[[ PROVIDED MATERIAL open ]]

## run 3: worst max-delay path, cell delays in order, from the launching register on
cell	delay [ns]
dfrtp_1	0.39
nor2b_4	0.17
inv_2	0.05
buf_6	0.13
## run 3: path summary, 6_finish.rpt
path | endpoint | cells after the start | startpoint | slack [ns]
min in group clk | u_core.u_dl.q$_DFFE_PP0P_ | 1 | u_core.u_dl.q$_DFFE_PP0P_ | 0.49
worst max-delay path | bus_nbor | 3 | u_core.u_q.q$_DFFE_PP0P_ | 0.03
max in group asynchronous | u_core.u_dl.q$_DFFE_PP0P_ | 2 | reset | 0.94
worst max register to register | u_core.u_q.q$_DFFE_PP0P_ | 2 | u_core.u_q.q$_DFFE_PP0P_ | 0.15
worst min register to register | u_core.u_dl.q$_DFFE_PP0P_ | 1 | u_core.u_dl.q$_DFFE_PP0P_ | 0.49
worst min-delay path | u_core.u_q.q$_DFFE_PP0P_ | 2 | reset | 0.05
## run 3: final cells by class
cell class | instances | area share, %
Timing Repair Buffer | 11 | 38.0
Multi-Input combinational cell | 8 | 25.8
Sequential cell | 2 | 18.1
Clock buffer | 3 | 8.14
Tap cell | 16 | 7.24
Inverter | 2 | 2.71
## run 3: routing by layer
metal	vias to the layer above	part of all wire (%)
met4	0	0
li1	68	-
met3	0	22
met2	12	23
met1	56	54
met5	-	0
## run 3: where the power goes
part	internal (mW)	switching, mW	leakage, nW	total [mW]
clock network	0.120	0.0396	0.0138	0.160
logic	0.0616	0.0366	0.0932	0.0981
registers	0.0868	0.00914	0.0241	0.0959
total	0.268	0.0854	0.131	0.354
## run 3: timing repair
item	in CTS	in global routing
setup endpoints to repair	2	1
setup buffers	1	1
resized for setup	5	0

[[ PROVIDED MATERIAL closed ]]
[[ PROVIDED MATERIAL open ]]

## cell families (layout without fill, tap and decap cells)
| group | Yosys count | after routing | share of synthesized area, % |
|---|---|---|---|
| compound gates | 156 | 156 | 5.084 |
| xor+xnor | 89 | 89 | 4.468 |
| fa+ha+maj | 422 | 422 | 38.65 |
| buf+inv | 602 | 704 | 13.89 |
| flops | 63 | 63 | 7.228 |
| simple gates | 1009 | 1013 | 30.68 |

[[ PROVIDED MATERIAL closed ]]
[[ PROVIDED MATERIAL open ]]

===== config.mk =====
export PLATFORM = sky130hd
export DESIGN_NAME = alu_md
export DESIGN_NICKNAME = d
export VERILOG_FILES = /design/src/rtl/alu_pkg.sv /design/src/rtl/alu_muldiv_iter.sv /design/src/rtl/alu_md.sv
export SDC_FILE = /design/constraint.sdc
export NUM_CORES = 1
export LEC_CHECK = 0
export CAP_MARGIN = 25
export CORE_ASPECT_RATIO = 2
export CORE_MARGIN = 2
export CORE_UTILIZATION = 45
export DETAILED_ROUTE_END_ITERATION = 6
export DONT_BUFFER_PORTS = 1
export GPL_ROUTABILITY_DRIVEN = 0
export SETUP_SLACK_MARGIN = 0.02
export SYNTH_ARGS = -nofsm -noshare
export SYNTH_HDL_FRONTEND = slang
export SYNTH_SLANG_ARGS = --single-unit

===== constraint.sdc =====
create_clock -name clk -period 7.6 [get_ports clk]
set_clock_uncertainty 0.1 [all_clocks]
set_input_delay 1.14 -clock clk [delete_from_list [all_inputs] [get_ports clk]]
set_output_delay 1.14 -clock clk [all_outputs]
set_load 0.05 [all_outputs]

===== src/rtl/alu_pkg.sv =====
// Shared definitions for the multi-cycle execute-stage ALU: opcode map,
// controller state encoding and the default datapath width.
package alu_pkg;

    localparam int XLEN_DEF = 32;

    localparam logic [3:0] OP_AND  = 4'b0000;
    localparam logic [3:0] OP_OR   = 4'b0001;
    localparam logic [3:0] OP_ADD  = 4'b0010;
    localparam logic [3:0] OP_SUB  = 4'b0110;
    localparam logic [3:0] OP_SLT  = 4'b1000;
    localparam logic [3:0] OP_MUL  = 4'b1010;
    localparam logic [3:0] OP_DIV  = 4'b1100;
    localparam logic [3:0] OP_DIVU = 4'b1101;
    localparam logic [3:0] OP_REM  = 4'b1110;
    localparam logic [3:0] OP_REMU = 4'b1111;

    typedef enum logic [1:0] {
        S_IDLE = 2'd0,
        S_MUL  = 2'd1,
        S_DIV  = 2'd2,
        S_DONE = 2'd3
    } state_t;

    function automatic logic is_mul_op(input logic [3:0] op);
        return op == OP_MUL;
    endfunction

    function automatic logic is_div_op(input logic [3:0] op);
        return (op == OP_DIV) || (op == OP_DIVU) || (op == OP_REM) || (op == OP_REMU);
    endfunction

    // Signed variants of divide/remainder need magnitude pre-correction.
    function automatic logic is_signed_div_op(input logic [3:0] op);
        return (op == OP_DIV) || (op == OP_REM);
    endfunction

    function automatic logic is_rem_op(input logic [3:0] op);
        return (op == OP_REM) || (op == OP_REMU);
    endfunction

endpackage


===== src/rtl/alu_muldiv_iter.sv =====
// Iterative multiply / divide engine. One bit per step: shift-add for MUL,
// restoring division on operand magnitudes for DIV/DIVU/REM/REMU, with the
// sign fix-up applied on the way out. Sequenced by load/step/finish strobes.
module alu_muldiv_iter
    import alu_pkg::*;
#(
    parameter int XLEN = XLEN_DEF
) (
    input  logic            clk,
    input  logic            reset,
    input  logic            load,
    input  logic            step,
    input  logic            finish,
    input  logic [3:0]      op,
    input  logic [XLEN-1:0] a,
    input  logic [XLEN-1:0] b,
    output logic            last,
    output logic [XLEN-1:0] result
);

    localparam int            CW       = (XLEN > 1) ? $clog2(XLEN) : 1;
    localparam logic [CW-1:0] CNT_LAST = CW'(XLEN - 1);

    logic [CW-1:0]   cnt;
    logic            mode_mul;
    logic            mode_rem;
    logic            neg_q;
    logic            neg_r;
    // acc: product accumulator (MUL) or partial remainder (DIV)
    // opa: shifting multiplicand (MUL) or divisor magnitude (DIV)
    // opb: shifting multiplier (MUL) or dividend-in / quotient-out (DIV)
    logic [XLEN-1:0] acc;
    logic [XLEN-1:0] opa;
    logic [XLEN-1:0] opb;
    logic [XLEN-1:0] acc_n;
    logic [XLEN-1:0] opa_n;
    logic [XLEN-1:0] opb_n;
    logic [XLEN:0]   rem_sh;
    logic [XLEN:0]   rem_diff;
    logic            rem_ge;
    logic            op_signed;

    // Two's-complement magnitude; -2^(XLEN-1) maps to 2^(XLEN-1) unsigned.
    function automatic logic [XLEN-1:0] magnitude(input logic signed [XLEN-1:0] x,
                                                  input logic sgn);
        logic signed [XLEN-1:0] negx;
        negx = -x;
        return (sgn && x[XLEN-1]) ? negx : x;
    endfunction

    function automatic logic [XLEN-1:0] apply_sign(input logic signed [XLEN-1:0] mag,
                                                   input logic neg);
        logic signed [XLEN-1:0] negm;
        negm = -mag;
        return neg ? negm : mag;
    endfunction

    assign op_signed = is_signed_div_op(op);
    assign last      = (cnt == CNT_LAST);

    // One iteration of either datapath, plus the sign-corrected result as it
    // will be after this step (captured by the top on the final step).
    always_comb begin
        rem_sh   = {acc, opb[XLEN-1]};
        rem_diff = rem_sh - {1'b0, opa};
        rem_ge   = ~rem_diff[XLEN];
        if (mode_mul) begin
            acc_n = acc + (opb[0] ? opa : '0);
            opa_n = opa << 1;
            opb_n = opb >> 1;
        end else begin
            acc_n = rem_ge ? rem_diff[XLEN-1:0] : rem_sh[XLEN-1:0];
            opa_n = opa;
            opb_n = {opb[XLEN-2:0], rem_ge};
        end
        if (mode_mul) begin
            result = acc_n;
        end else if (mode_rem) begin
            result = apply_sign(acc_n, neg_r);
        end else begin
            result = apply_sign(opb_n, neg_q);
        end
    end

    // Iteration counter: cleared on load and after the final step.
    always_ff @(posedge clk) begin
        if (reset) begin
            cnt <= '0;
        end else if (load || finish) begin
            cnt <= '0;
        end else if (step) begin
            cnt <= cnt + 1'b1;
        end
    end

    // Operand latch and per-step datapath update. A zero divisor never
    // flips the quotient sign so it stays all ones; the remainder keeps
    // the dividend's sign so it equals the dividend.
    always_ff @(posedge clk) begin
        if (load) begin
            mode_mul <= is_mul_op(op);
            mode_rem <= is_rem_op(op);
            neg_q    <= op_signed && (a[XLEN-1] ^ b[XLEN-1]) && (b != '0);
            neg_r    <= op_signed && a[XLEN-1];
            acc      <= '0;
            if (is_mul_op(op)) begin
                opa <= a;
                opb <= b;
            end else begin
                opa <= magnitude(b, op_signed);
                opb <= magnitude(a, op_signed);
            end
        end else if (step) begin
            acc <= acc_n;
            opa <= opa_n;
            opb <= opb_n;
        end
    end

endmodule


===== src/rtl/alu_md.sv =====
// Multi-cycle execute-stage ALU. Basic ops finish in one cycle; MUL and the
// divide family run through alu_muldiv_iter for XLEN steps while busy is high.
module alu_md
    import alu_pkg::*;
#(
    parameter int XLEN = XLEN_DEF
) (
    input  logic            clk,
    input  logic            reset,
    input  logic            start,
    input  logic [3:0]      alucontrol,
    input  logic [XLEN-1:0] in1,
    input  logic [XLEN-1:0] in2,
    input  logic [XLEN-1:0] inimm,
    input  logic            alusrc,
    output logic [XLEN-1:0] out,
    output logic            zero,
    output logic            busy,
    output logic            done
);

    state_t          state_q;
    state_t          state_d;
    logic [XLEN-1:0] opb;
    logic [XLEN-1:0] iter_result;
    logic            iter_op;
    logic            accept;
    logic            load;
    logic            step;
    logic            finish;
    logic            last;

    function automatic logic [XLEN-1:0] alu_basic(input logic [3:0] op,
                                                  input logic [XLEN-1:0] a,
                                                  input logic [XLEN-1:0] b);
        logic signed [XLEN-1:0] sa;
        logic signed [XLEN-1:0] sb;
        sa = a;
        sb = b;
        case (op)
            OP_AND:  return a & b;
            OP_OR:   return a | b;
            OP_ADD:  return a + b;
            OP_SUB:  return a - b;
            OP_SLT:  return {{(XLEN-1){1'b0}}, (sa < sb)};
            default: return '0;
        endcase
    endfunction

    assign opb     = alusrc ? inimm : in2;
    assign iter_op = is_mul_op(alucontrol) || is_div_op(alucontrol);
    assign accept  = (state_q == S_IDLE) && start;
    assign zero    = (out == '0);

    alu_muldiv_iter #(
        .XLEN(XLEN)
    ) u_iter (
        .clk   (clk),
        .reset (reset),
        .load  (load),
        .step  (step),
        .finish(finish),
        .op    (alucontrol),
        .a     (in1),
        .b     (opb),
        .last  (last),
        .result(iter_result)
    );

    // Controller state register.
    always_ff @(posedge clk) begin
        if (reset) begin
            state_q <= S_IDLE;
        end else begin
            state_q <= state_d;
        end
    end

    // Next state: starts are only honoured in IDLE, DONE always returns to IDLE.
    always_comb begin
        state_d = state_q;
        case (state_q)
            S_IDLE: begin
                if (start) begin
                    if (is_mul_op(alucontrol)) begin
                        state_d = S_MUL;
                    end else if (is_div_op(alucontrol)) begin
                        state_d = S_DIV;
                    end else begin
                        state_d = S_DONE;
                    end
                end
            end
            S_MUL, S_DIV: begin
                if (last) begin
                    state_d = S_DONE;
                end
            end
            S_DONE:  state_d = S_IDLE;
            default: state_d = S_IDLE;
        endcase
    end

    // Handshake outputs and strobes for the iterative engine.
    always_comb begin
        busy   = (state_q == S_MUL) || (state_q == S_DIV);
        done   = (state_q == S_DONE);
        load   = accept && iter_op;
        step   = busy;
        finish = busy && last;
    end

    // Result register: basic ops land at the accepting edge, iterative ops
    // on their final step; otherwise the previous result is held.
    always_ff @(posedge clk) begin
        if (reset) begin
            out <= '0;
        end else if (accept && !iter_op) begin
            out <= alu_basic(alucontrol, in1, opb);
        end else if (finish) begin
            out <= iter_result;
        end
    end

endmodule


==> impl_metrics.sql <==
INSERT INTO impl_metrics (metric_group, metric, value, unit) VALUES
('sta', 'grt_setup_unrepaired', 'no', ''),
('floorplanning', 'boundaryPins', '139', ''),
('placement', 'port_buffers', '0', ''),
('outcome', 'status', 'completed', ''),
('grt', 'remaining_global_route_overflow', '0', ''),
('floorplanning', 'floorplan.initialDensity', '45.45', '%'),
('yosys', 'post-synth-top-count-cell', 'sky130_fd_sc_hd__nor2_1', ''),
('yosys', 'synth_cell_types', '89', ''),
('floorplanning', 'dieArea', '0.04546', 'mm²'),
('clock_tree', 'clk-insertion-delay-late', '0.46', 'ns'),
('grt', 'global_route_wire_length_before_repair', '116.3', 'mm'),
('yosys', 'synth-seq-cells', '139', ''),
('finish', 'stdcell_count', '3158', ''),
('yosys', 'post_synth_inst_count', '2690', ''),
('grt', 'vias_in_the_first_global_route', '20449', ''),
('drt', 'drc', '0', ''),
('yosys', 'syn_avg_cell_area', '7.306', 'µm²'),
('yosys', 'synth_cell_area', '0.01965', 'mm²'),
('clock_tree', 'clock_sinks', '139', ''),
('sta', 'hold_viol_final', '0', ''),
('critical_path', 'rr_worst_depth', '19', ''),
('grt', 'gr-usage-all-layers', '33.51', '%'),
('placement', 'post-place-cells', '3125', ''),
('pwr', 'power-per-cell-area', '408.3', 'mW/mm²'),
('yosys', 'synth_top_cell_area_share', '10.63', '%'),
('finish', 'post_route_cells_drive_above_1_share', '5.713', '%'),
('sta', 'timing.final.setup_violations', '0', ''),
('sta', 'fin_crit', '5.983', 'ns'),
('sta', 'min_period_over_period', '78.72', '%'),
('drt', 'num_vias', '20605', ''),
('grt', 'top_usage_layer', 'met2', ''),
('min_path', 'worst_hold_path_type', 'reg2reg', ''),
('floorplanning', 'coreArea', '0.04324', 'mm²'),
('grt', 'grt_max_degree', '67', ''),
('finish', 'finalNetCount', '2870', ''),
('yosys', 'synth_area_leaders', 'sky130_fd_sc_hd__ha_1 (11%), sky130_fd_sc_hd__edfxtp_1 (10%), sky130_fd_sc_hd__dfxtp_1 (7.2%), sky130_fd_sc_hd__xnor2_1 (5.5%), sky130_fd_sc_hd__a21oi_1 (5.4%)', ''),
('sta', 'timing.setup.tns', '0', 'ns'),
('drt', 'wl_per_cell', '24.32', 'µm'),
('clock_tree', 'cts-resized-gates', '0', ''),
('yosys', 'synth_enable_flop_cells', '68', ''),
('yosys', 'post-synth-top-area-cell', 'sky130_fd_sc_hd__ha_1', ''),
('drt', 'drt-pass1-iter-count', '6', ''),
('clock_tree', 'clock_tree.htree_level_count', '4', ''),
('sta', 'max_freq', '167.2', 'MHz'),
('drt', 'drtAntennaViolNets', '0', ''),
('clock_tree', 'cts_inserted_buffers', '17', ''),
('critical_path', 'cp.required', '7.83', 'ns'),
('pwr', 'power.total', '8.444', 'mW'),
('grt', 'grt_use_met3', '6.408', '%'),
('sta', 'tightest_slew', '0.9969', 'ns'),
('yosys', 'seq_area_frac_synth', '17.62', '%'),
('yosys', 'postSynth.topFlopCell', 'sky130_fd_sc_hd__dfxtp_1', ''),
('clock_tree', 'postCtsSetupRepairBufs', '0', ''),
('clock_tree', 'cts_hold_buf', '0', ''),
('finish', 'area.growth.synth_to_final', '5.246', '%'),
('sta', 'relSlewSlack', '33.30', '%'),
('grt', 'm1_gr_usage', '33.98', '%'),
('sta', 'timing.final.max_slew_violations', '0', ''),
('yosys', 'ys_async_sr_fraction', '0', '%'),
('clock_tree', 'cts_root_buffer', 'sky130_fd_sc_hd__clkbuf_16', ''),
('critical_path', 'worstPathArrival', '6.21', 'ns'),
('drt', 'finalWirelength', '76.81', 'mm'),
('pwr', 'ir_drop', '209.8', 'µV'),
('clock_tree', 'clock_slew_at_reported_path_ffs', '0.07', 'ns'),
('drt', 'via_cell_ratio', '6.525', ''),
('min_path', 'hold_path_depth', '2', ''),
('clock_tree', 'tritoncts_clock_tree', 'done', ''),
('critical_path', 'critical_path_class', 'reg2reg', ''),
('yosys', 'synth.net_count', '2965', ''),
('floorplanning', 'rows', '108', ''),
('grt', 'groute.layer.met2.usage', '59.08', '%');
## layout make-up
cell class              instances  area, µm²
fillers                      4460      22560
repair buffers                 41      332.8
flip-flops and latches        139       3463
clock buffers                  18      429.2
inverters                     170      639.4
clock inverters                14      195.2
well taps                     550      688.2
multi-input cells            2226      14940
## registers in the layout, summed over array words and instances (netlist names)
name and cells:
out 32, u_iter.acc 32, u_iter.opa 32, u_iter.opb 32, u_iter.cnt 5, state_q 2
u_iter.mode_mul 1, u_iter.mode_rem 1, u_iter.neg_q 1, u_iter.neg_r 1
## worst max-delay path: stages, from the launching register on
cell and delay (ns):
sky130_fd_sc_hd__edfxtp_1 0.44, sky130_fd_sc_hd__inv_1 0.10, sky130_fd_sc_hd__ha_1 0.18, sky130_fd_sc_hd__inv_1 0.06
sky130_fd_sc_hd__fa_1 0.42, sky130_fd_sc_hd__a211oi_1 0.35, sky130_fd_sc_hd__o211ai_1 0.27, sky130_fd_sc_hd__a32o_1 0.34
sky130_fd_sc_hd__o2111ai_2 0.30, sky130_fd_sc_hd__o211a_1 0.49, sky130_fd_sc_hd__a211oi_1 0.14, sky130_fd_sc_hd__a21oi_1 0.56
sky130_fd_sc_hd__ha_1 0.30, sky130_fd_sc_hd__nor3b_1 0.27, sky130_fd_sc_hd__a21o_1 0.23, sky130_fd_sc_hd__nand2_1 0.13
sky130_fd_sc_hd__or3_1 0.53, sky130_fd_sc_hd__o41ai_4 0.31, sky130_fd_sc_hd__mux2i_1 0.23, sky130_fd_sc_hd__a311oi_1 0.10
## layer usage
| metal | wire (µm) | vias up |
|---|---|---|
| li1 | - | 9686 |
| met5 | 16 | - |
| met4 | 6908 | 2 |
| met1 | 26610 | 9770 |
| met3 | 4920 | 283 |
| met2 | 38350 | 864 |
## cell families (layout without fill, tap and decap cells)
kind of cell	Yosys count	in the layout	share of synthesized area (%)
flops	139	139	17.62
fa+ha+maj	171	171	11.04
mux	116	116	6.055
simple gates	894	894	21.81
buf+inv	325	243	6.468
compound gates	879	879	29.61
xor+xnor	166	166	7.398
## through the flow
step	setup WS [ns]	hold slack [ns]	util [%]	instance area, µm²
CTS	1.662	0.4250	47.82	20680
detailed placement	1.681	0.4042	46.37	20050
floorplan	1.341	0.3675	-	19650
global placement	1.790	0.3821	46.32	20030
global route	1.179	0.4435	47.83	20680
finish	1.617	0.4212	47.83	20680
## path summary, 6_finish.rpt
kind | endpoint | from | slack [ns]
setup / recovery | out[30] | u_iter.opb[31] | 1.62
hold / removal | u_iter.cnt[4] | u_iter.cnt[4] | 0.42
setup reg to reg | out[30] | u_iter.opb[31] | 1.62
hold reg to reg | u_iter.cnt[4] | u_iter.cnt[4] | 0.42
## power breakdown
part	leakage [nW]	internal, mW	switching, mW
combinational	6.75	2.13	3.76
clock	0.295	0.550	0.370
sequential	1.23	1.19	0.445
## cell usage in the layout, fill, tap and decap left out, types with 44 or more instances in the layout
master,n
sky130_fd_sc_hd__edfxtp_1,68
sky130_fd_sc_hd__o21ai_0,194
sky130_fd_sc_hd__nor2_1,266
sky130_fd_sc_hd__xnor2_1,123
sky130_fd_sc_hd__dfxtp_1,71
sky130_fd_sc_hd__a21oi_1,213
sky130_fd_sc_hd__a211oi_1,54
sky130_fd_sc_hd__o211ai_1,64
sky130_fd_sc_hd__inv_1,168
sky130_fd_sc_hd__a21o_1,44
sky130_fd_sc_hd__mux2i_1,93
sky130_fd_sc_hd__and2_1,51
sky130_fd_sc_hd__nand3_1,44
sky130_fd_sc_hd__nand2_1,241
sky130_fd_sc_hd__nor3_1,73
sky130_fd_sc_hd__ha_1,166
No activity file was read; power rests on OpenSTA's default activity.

[[ PROVIDED MATERIAL closed ]]

▶ [WHAT YOU WILL DO]:
Only those lines of the entries above that run from the line containing "## run 3: worst" to the line containing "min in group", both included, should be transcribed exactly.

▶ [RESULT OF THE EXERCISE]:
## run 3: worst max-delay path, cell delays in order, from the launching register on
cell	delay [ns]
dfrtp_1	0.39
nor2b_4	0.17
inv_2	0.05
buf_6	0.13
## run 3: path summary, 6_finish.rpt
path | endpoint | cells after the start | startpoint | slack [ns]
min in group clk | u_core.u_dl.q$_DFFE_PP0P_ | 1 | u_core.u_dl.q$_DFFE_PP0P_ | 0.49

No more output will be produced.